Monday, May 19, 2008

I am EMO


I am Emo.

But what does that mean?

I was born with a chemical imbalance in my brain which causes me to get severely depressed. Occasionally it also allows me to feel joy, but I fear it only does this because to know the true pain of depression, you must have felt happiness to compare it with.

I have also been given anxiety and confusing thought patterns which other people cannot understand, though they make perfect sense to me.

While I would not wish these things upon anyone else, I do not think they are necessarily bad things. They allow us to see the world for what it is, to see past the sugar coating the governments and media give everything bad.

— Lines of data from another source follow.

--- src/rtl/perip_pwm_cap_pkg.sv ---
// Shared definitions for the PWM input-capture peripheral.
//   cap_state_e : capture FSM states
//   CNT_W       : width of the cycle counter and measurement outputs
//   CNT_SAT     : saturation value of the cycle counter
//   sat_inc()   : increment that sticks at CNT_SAT instead of wrapping
package perip_pwm_cap_pkg;

  localparam int CNT_W = 32;
  localparam logic [CNT_W-1:0] CNT_SAT = 32'hFFFF_FFFF;

  typedef enum logic [1:0] {
    IDLE = 2'd0,
    ARM  = 2'd1,
    HIGH = 2'd2,
    LOW  = 2'd3
  } cap_state_e;

  function automatic logic [CNT_W-1:0] sat_inc(input logic [CNT_W-1:0] v);
    return (v == CNT_SAT) ? v : v + 1'b1;
  endfunction

endpackage

--- src/rtl/perip_sync_filt.sv ---
// Pin input conditioner: SYNC_STAGES-flop synchronizer followed by an
// optional stability filter. Reusable for any slow asynchronous pin.
// Optional feature macro: PWM_CAP_GLITCH_FILT_EN (filter compiled in when
// defined; otherwise the output is the synchronized level and FILT_LEN is
// unused).
// Ports:
//   clk    in  system clock
//   rst_n  in  asynchronous active-low reset
//   pin    in  asynchronous pin
//   level  out conditioned (filtered) level, resets to 0
module perip_sync_filt #(
  parameter int SYNC_STAGES = 2,
  parameter int FILT_LEN    = 4
) (
  input  logic clk,
  input  logic rst_n,
  input  logic pin,
  output logic level
);

  logic [SYNC_STAGES-1:0] sync_q;
  logic                   sync_lvl;

  always_ff @(posedge clk or negedge rst_n) begin
    if (!rst_n) sync_q <= '0;
    else        sync_q <= {sync_q[SYNC_STAGES-2:0], pin};
  end

  assign sync_lvl = sync_q[SYNC_STAGES-1];

`ifdef PWM_CAP_GLITCH_FILT_EN
  localparam int FW = (FILT_LEN > 1) ? $clog2(FILT_LEN) : 1;

  logic [FW-1:0] stab_q;
  logic          filt_q;

  // stab_q counts consecutive cycles the synchronized level has disagreed
  // with the filtered level; the filtered level follows only after
  // FILT_LEN such cycles in a row, so both edges are delayed equally.
  always_ff @(posedge clk or negedge rst_n) begin
    if (!rst_n) begin
      stab_q <= '0;
      filt_q <= 1'b0;
    end else if (sync_lvl == filt_q) begin
      stab_q <= '0;
    end else if (stab_q == FW'(FILT_LEN - 1)) begin
      stab_q <= '0;
      filt_q <= sync_lvl;
    end else begin
      stab_q <= stab_q + 1'b1;
    end
  end

  assign level = filt_q;
`else
  assign level = sync_lvl;
`endif

endmodule

--- src/rtl/perip_pwm_capture.sv ---
// PWM input-capture peripheral: measures period (rise to rise) and high
// time (rise to fall) of an external PWM pin, in clock cycles.
// Optional feature macro: PWM_CAP_GLITCH_FILT_EN (glitch filter in the
// input conditioner).
// Ports:
//   CLK, RST_n    clock, asynchronous active-low reset
//   PWM_In        asynchronous PWM pin
//   Cap_En        capture enable (level)
//   Timeout_Set   stall limit in cycles, 0 disables
//   Period_Out    last measured period
//   High_Out      last measured high time
//   Cap_Valid     one-cycle pulse when Period_Out/High_Out update
//   Cap_Stall     sticky: no edge seen within Timeout_Set
//   Level_Out     current filtered pin level
//
// state | meaning
// IDLE  | capture off, counter held at 0
// ARM   | waiting for a low level, then the first rise (not published)
// HIGH  | counting the high phase since the last accepted rise
// LOW   | counting the low phase; next rise publishes a measurement
module perip_pwm_capture
  import perip_pwm_cap_pkg::*;
#(
  parameter int SYNC_STAGES = 2,
  parameter int FILT_LEN    = 4
) (
  input  logic             CLK,
  input  logic             RST_n,
  input  logic             PWM_In,
  input  logic             Cap_En,
  input  logic [CNT_W-1:0] Timeout_Set,
  output logic [CNT_W-1:0] Period_Out,
  output logic [CNT_W-1:0] High_Out,
  output logic             Cap_Valid,
  output logic             Cap_Stall,
  output logic             Level_Out
);

  logic             lvl, lvl_prev, rise, fall;
  cap_state_e       state_q, state_d;
  logic             seen_low_q, en_q;
  logic [CNT_W-1:0] cnt_q, cnt_inc, high_q;
  logic             timeout;
  logic             arm_rise, fall_hit, publish, stall_set;

  perip_sync_filt #(
    .SYNC_STAGES(SYNC_STAGES),
    .FILT_LEN   (FILT_LEN)
  ) u_sync_filt (
    .clk  (CLK),
    .rst_n(RST_n),
    .pin  (PWM_In),
    .level(lvl)
  );

  always_ff @(posedge CLK or negedge RST_n) begin
    if (!RST_n) lvl_prev <= 1'b0;
    else        lvl_prev <= lvl;
  end

  assign rise      = lvl & ~lvl_prev;
  assign fall      = ~lvl & lvl_prev;
  assign Level_Out = lvl;

  // The counter reads 0 in the cycle after the rise, so "cycles since the
  // rise" seen on an edge is one more than the counter value.
  assign cnt_inc = sat_inc(cnt_q);
  assign timeout = (Timeout_Set != '0) && (cnt_q >= Timeout_Set);

  always_comb begin
    state_d   = state_q;
    arm_rise  = 1'b0;
    fall_hit  = 1'b0;
    publish   = 1'b0;
    stall_set = 1'b0;
    if (!Cap_En) begin
      state_d = IDLE;
    end else begin
      case (state_q)
        IDLE: state_d = ARM;
        ARM: begin
          if (rise && seen_low_q) begin
            state_d  = HIGH;
            arm_rise = 1'b1;
          end
        end
        HIGH: begin
          if (fall) begin
            state_d  = LOW;
            fall_hit = 1'b1;
          end else if (timeout) begin
            state_d   = ARM;
            stall_set = 1'b1;
          end
        end
        LOW: begin
          if (rise) begin
            state_d = HIGH;
            publish = 1'b1;
          end else if (timeout) begin
            state_d   = ARM;
            stall_set = 1'b1;
          end
        end
        default: state_d = IDLE;
      endcase
    end
  end

  always_ff @(posedge CLK or negedge RST_n) begin
    if (!RST_n) begin
      state_q    <= IDLE;
      seen_low_q <= 1'b0;
      en_q       <= 1'b0;
      cnt_q      <= '0;
      high_q     <= '0;
      Period_Out <= '0;
      High_Out   <= '0;
      Cap_Valid  <= 1'b0;
      Cap_Stall  <= 1'b0;
    end else begin
      state_q <= state_d;
      en_q    <= Cap_En;

      // Only a low level observed while already armed qualifies a rise;
      // this rejects a pin that is high when capture starts.
      if (state_q == ARM && state_d == ARM) seen_low_q <= seen_low_q | ~lvl;
      else                                  seen_low_q <= 1'b0;

      if ((state_d == HIGH || state_d == LOW) && !arm_rise && !publish)
        cnt_q <= cnt_inc;
      else
        cnt_q <= '0;

      if (fall_hit) high_q <= cnt_inc;

      if (publish) begin
        Period_Out <= cnt_inc;
        High_Out   <= high_q;
      end
      Cap_Valid <= publish;

      if (publish || (Cap_En && !en_q)) Cap_Stall <= 1'b0;
      else if (stall_set)               Cap_Stall <= 1'b1;
    end
  end

endmodule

If you are forever happy, you don't see the evil in the world because you do not believe that it is there. But if you already see the badness within yourself, it is easy to realise how brainwashed the rest of the population is with the happy lies of those higher up.

There was not a point in my life which caused me to be the way I am. I was born with a genetic tendency to depressive and addictive behaviours. Though to blame my genes would be a cop out.I am the way I am, because I didn't realise that the way I am was wrong until it was too late.


I am Emo.

Though the meaning of those words has been lost in the multitude of people claiming the title as their own.

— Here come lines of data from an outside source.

[config.mk]
export PLATFORM = sky130hd
export DESIGN_NAME = inv_permutation_decoder
export DESIGN_NICKNAME = d
export VERILOG_FILES = /design/src/rtl/inv_permutation_decoder.sv
export SDC_FILE = /design/constraint.sdc
export NUM_CORES = 1
export LEC_CHECK = 0
export ABC_AREA = 1
export CORE_ASPECT_RATIO = 1.75
export CORE_MARGIN = 2
export CORE_UTILIZATION = 44
export CTS_BUF_LIST = sky130_fd_sc_hd__clkbuf_8
export DETAILED_ROUTE_END_ITERATION = 16
export PLACE_DENSITY_LB_ADDON = 0.1
export SLEW_MARGIN = 40
export SYNTH_ARGS = -nofsm -noshare
export SYNTH_HDL_FRONTEND = slang
export SYNTH_SLANG_ARGS = --single-unit
export TNS_END_PERCENT = 50
[constraint.sdc]
create_clock -name clk -period 1.95 [get_ports clk]
set_clock_uncertainty 0.15 [all_clocks]
set_input_delay 0.195 -clock clk [delete_from_list [all_inputs] [get_ports clk]]
set_output_delay 0.195 -clock clk [all_outputs]
set_load 0.005 [all_outputs]
[src/rtl/inv_permutation_decoder.sv]
// inv_permutation_decoder: undoes the encoder's 5x5 bit-plane permutation.
// Frame of LINES 25-bit lines; each line gets ROUNDS inverse passes, one per clock.
//
// Ports:
//   clk       in   system clock, rising edge
//   rst       in   asynchronous, active-high reset
//   start     in   begins a frame (sampled in IDLE only)
//   in_data   in   [24:0] encoded line
//   in_valid  in   in_data valid
//   in_ready  out  block can accept a line (LOAD)
//   out_data  out  [24:0] decoded line
//   out_valid out  out_data valid (EMIT)
//   out_ready in   sink accepts out_data
//   line_idx  out  [5:0] index of the line currently held
//   busy      out  high in every state except IDLE
//   done      out  one-cycle pulse at end of frame
//   out_parity out [4:0] column parity of out_data (only with INV_PERM_PARITY_EN)
//
// Optional feature macro: INV_PERM_PARITY_EN

module inv_permutation_decoder #(
    parameter int LINES  = 64,
    parameter int ROUNDS = 1
) (
    input  logic        clk,
    input  logic        rst,
    input  logic        start,
    input  logic [24:0] in_data,
    input  logic        in_valid,
    output logic        in_ready,
    output logic [24:0] out_data,
    output logic        out_valid,
    input  logic        out_ready,
    output logic [5:0]  line_idx,
    output logic        busy,
`ifdef INV_PERM_PARITY_EN
    output logic [4:0]  out_parity,
`endif
    output logic        done
);

    typedef enum logic [2:0] {
        IDLE,
        LOAD,
        PERM,
        EMIT,
        DONE
    } state_t;

    state_t      state_q, state_d;
    logic [24:0] buf_q, buf_d;
    logic [5:0]  idx_q, idx_d;
    logic [3:0]  rnd_q, rnd_d;
    logic [24:0] pass;

    // One inverse pass: D(x,y) = E(y, (2x+3y) mod 5), bit (x,y) at x+5y.
    // Pure rewire; the loops only enumerate wires.
    function automatic logic [24:0] inv_pass(input logic [24:0] e);
        logic [24:0] d;
        d = '0;
        for (int x = 0; x < 5; x++) begin
            for (int y = 0; y < 5; y++) begin
                d[x + 5*y] = e[y + 5*((2*x + 3*y) % 5)];
            end
        end
        return d;
    endfunction

    assign pass = inv_pass(buf_q);

`ifdef INV_PERM_PARITY_EN
    logic [4:0] par_q, par_d;

    function automatic logic [4:0] col_parity(input logic [24:0] d);
        logic [4:0] p;
        p = '0;
        for (int x = 0; x < 5; x++) begin
            for (int y = 0; y < 5; y++) begin
                p[x] = p[x] ^ d[x + 5*y];
            end
        end
        return p;
    endfunction

    // Tracks the buffer through every pass so it is ready with out_valid.
    always_comb begin
        par_d = par_q;
        if (state_q == PERM) begin
            par_d = col_parity(pass);
        end
    end

    always_ff @(posedge clk or posedge rst) begin
        if (rst) begin
            par_q <= '0;
        end else begin
            par_q <= par_d;
        end
    end

    assign out_parity = par_q;
`endif

    always_comb begin
        state_d = state_q;
        buf_d   = buf_q;
        idx_d   = idx_q;
        rnd_d   = rnd_q;
        unique case (state_q)
            IDLE: begin
                if (start) begin
                    idx_d   = '0;
                    state_d = LOAD;
                end
            end
            LOAD: begin
                if (in_valid) begin
                    buf_d   = in_data;
                    rnd_d   = '0;
                    state_d = PERM;
                end
            end
            PERM: begin
                buf_d = pass;
                rnd_d = rnd_q + 4'd1;
                if (rnd_q == 4'(ROUNDS - 1)) begin
                    state_d = EMIT;
                end
            end
            EMIT: begin
                if (out_ready) begin
                    if (idx_q == 6'(LINES - 1)) begin
                        state_d = DONE;
                    end else begin
                        idx_d   = idx_q + 6'd1;
                        state_d = LOAD;
                    end
                end
            end
            DONE: begin
                state_d = IDLE;
            end
            default: begin
                state_d = IDLE;
            end
        endcase
    end

    always_ff @(posedge clk or posedge rst) begin
        if (rst) begin
            state_q <= IDLE;
            buf_q   <= '0;
            idx_q   <= '0;
            rnd_q   <= '0;
        end else begin
            state_q <= state_d;
            buf_q   <= buf_d;
            idx_q   <= idx_d;
            rnd_q   <= rnd_d;
        end
    end

    assign in_ready  = (state_q == LOAD);
    assign out_valid = (state_q == EMIT);
    assign out_data  = buf_q;
    assign line_idx  = idx_q;
    assign busy      = (state_q != IDLE);
    assign done      = (state_q == DONE);

endmodule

I have the slow-fading patterns crisscrossing my arm which are the tell tale sign of an 'Emo'. For me, they are simply remnants of a past I wish I could truthfully deny.

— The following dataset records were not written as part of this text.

**src/rtl/bus_initiator_if.sv**
```systemverilog
// bus_initiator_if: command, bus and response signals of the bus initiator
interface bus_initiator_if #(
    parameter int ADDR_W = 12
);
    logic              cmd_valid;
    logic              cmd_ready;
    logic              cmd_wr;
    logic [ADDR_W-1:0] cmd_addr;
    logic [3:0]        cmd_be;
    logic [31:0]       cmd_wdata;
    logic [3:0]        cmd_len;
    logic              bus_en;
    logic [3:0]        bus_we;
    logic [31:0]       bus_addr;
    logic [31:0]       bus_dout;
    logic [31:0]       bus_din;
    logic              rsp_valid;
    logic [31:0]       rsp_data;
    logic              wr_done;
    modport master (
        input  cmd_valid, cmd_wr, cmd_addr, cmd_be, cmd_wdata, cmd_len, bus_din,
        output cmd_ready, bus_en, bus_we, bus_addr, bus_dout, rsp_valid, rsp_data, wr_done
    );
    modport slave (
        output cmd_valid, cmd_wr, cmd_addr, cmd_be, cmd_wdata, cmd_len, bus_din,
        input  cmd_ready, bus_en, bus_we, bus_addr, bus_dout, rsp_valid, rsp_data, wr_done
    );
endinterface

```
**src/rtl/bus_initiator.sv**
```systemverilog
// bus_initiator: single-command bus master with fixed-latency reads; define BUS_INITIATOR_BURST_EN for cmd_len+1 beat bursts
module bus_initiator #(
    parameter int RD_LAT = 2,
    parameter int ADDR_W = 12
) (
    input logic             io_clk,
    input logic             io_rst,
    bus_initiator_if.master bus
);
    typedef enum logic [2:0] {IDLE, WRITE, READ, WAIT, RESP} state_t;
    localparam logic [ADDR_W-1:0] STEP = ADDR_W'(4);
    state_t            r_state;
    logic [ADDR_W-1:0] r_addr;
    logic [3:0]        r_we;
    logic [31:0]       r_dout;
    logic [31:0]       r_rdata;
    logic              r_en;
    logic              r_rsp;
    logic              r_done;
    logic [2:0]        r_wait;
    logic              w_last;
    logic              w_unused;
`ifdef BUS_INITIATOR_BURST_EN
    logic [3:0]        r_cnt;
    assign w_last = r_cnt == 4'd0;
    // remaining beats: loaded from cmd_len at acceptance, stepped at each beat boundary
    always_ff @(posedge io_clk or posedge io_rst) begin
        if (io_rst) r_cnt <= '0;
        else if (bus.cmd_valid && bus.cmd_ready) r_cnt <= bus.cmd_len;
        else if ((r_state == WRITE || r_state == RESP) && !w_last) r_cnt <= r_cnt - 4'd1;
    end
`else
    assign w_last = 1'b1;
`endif
    assign w_unused      = ^{bus.cmd_len, bus.cmd_addr[1:0]};
    assign bus.cmd_ready = (r_state == IDLE) && !io_rst;
    assign bus.bus_en    = r_en;
    assign bus.bus_we    = r_we;
    assign bus.bus_addr  = 32'(r_addr);
    assign bus.bus_dout  = r_dout;
    assign bus.rsp_valid = r_rsp;
    assign bus.rsp_data  = r_rdata;
    assign bus.wr_done   = r_done;
    // command FSM; bus strobes and pulses are registered so each is valid for exactly its state's cycle
    always_ff @(posedge io_clk or posedge io_rst) begin
        if (io_rst) begin
            r_state <= IDLE;
            r_addr  <= '0;
            r_we    <= '0;
            r_dout  <= '0;
            r_rdata <= '0;
            r_en    <= 1'b0;
            r_rsp   <= 1'b0;
            r_done  <= 1'b0;
            r_wait  <= '0;
        end else begin
            r_rsp  <= 1'b0;
            r_done <= 1'b0;
            case (r_state)
                IDLE: if (bus.cmd_valid) begin
                    r_en   <= 1'b1;
                    r_addr <= {bus.cmd_addr[ADDR_W-1:2], 2'b00};
                    if (bus.cmd_wr) begin
                        r_state <= WRITE;
                        r_we    <= bus.cmd_be;
                        r_dout  <= bus.cmd_wdata;
                    end else begin
                        r_state <= READ;
                        r_we    <= '0;
                    end
                end
                WRITE: if (w_last) begin
                    r_state <= IDLE;
                    r_en    <= 1'b0;
                    r_we    <= '0;
                    r_done  <= 1'b1;
                end else begin
                    r_addr <= r_addr + STEP;
                end
                READ: begin
                    r_en    <= 1'b0;
                    r_wait  <= 3'd1;
                    r_state <= (RD_LAT == 1) ? RESP : WAIT;
                end
                WAIT: begin
                    r_wait <= r_wait + 3'd1;
                    if (r_wait == 3'(RD_LAT - 1)) r_state <= RESP;
                end
                RESP: begin
                    r_rdata <= bus.bus_din;
                    r_rsp   <= 1'b1;
                    if (w_last) begin
                        r_state <= IDLE;
                    end else begin
                        r_state <= READ;
                        r_en    <= 1'b1;
                        r_addr  <= r_addr + STEP;
                    end
                end
                default: r_state <= IDLE;
            endcase
        end
    end
endmodule

```
**src/flat_wrapper.sv**
```systemverilog
// flat-port wrapper written by rule: the top's interface ports become plain ports
module bus_initiator_flat 
#(
    parameter int RD_LAT = 2,
    parameter int ADDR_W = 12
)
  (io_clk, io_rst, bus_cmd_valid, bus_cmd_wr, bus_cmd_addr, bus_cmd_be, bus_cmd_wdata, bus_cmd_len, bus_bus_din, bus_cmd_ready, bus_bus_en, bus_bus_we, bus_bus_addr, bus_bus_dout, bus_rsp_valid, bus_rsp_data, bus_wr_done);
  bus_initiator_if #(.ADDR_W(ADDR_W)) bus_i ();
  input logic io_clk;
  input logic io_rst;
  input wire logic [$bits(bus_i.cmd_valid)-1:0] bus_cmd_valid;
  input wire logic [$bits(bus_i.cmd_wr)-1:0] bus_cmd_wr;
  input wire logic [$bits(bus_i.cmd_addr)-1:0] bus_cmd_addr;
  input wire logic [$bits(bus_i.cmd_be)-1:0] bus_cmd_be;
  input wire logic [$bits(bus_i.cmd_wdata)-1:0] bus_cmd_wdata;
  input wire logic [$bits(bus_i.cmd_len)-1:0] bus_cmd_len;
  input wire logic [$bits(bus_i.bus_din)-1:0] bus_bus_din;
  output wire logic [$bits(bus_i.cmd_ready)-1:0] bus_cmd_ready;
  output wire logic [$bits(bus_i.bus_en)-1:0] bus_bus_en;
  output wire logic [$bits(bus_i.bus_we)-1:0] bus_bus_we;
  output wire logic [$bits(bus_i.bus_addr)-1:0] bus_bus_addr;
  output wire logic [$bits(bus_i.bus_dout)-1:0] bus_bus_dout;
  output wire logic [$bits(bus_i.rsp_valid)-1:0] bus_rsp_valid;
  output wire logic [$bits(bus_i.rsp_data)-1:0] bus_rsp_data;
  output wire logic [$bits(bus_i.wr_done)-1:0] bus_wr_done;
  assign bus_i.cmd_valid = bus_cmd_valid;
  assign bus_i.cmd_wr = bus_cmd_wr;
  assign bus_i.cmd_addr = bus_cmd_addr;
  assign bus_i.cmd_be = bus_cmd_be;
  assign bus_i.cmd_wdata = bus_cmd_wdata;
  assign bus_i.cmd_len = bus_cmd_len;
  assign bus_i.bus_din = bus_bus_din;
  assign bus_cmd_ready = bus_i.cmd_ready;
  assign bus_bus_en = bus_i.bus_en;
  assign bus_bus_we = bus_i.bus_we;
  assign bus_bus_addr = bus_i.bus_addr;
  assign bus_bus_dout = bus_i.bus_dout;
  assign bus_rsp_valid = bus_i.rsp_valid;
  assign bus_rsp_data = bus_i.rsp_data;
  assign bus_wr_done = bus_i.wr_done;
  bus_initiator #(.RD_LAT(RD_LAT), .ADDR_W(ADDR_W)) u_core (.io_clk(io_clk), .io_rst(io_rst), .bus(bus_i));
endmodule
```
**config.mk**
```make
export PLATFORM = sky130hd
export DESIGN_NAME = bus_initiator_flat
export DESIGN_NICKNAME = d
export VERILOG_FILES = /design/src/rtl/bus_initiator_if.sv /design/src/rtl/bus_initiator.sv /design/src/flat_wrapper.sv
export SDC_FILE = /design/constraint.sdc
export NUM_CORES = 1
export LEC_CHECK = 0
export ABC_AREA = 1
export CAP_MARGIN = 20
export CORE_MARGIN = 1
export CORE_UTILIZATION = 43
export CTS_CLUSTER_SIZE = 30
export DETAILED_ROUTE_END_ITERATION = 8
export PLACE_DENSITY_LB_ADDON = 0.1
export SLEW_MARGIN = 0
export SYNTH_ARGS = -nofsm -noshare
export SYNTH_HDL_FRONTEND = slang
export SYNTH_SLANG_ARGS = --single-unit
```
**constraint.sdc**
```tcl
create_clock -name io_clk -period 8 [get_ports io_clk]
set_clock_uncertainty 0.1 [all_clocks]
set_input_delay 2.4 -clock io_clk [delete_from_list [all_inputs] [get_ports io_clk]]
set_output_delay 2.4 -clock io_clk [all_outputs]
set_load 0.03 [all_outputs]
```
==> results of run 1 <==
==> worst max-delay path, cell delays in order <==
cell	delay, ns
clkdlybuf4s50_1	0.44
nor2_1	0.12
clkdlybuf4s50_1	0.67
==> synth_stat cells (5+ instances only) <==
library cell	instances
buf_4	22
nand2_1	207
nor2_1	5
inv_1	14
buf_2	12
nand3_1	21
nand3_2	20
dfrtp_1	87
==> registers in the layout (all words and copies together), names as in the netlist <==
| register | cells |
|---|---|
| u_core.bus.bus_dout | 32 |
| u_core.bus.bus_en | 1 |
| u_core.bus.bus_we | 4 |
| u_core.bus.rsp_data | 32 |
| u_core.bus.rsp_valid | 1 |
| u_core.bus.wr_done | 1 |
| u_core.r_addr | 10 |
| u_core.r_state | 3 |
| u_core.r_wait | 3 |
==> logic make-up after synthesis <==
logic type                 synth area share
AOI/OAI and AO/OA                   0.00931
xor gates and xnor gates            0.00233
adders and majority gates           0.00665
buffers and inverters                0.0964
DFF                                   0.579
other                              0.000997
and+or+nand+nor                       0.306
==> path summary, 6_finish.rpt <==
| check | from | endpoint | slack, ns | depth (start not counted) |
|---|---|---|---|---|
| max in group asynchronous | io_rst | u_core.r_wait[1] | 4.86 | 4 |
| max | io_rst | bus_cmd_ready | 1.86 | 3 |
| max reg2reg | u_core.r_state[1] | u_core.bus.bus_dout[30] | 5.60 | 6 |
| min | u_core.r_addr[10] | u_core.r_addr[10] | 0.37 | 2 |
| min in group asynchronous | io_rst | u_core.bus.wr_done | 2.34 | 3 |
| min reg2reg | u_core.r_addr[10] | u_core.r_addr[10] | 0.37 | 2 |
==> metal layers <==
layer	vias up	GRT usage	wire, um
met1	1396	0.234	3760
met3	8	0.0853	953
met4	0	0.0448	95
met2	123	0.299	3670
met5	-	0	0
li1	1524	-	-
==> cell type report <==
type                            instances  area share
Multi-Input combinational cell        288       0.236
Sequential cell                        87       0.395
Inverter                               14     0.00976
Tap cell                              105      0.0238
Clock buffer                           11      0.0238
Timing Repair Buffer                  166       0.303
Clock inverter                          4     0.00863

But don't think that I regret it. I don't. Not for a second. Yes I have scarred myself. But it didn't kill me, and so has made me stronger. It has given me the power to be able to help others from making my own mistakes. And, every scar I inflicted upon myself, is a scar I did not inflict upon another.

It was a necessary evil.


I am Emo.

Except that I'm not. I come from a time before Emo was anything but a not yet known music genre, emotive rock. I am from even before Angsty was the teenage diagnosis of choice. My friends knew I wasn't normal, but what is normal anyway. These days you could say that a large proportion of the teenage population is like me, and so I could be called normal. But then, I was different. There weren't others like me.

So I have lived through the plummeting rollercoaster of life, watching as more and more people hopped on the ride. Listening to their screams as they experienced something new.

I was riding no hands by then. Thinking, just maybe, that I might fall out and hit the ground with a splat.



They call me Emo...

Because they have no other explanation for me.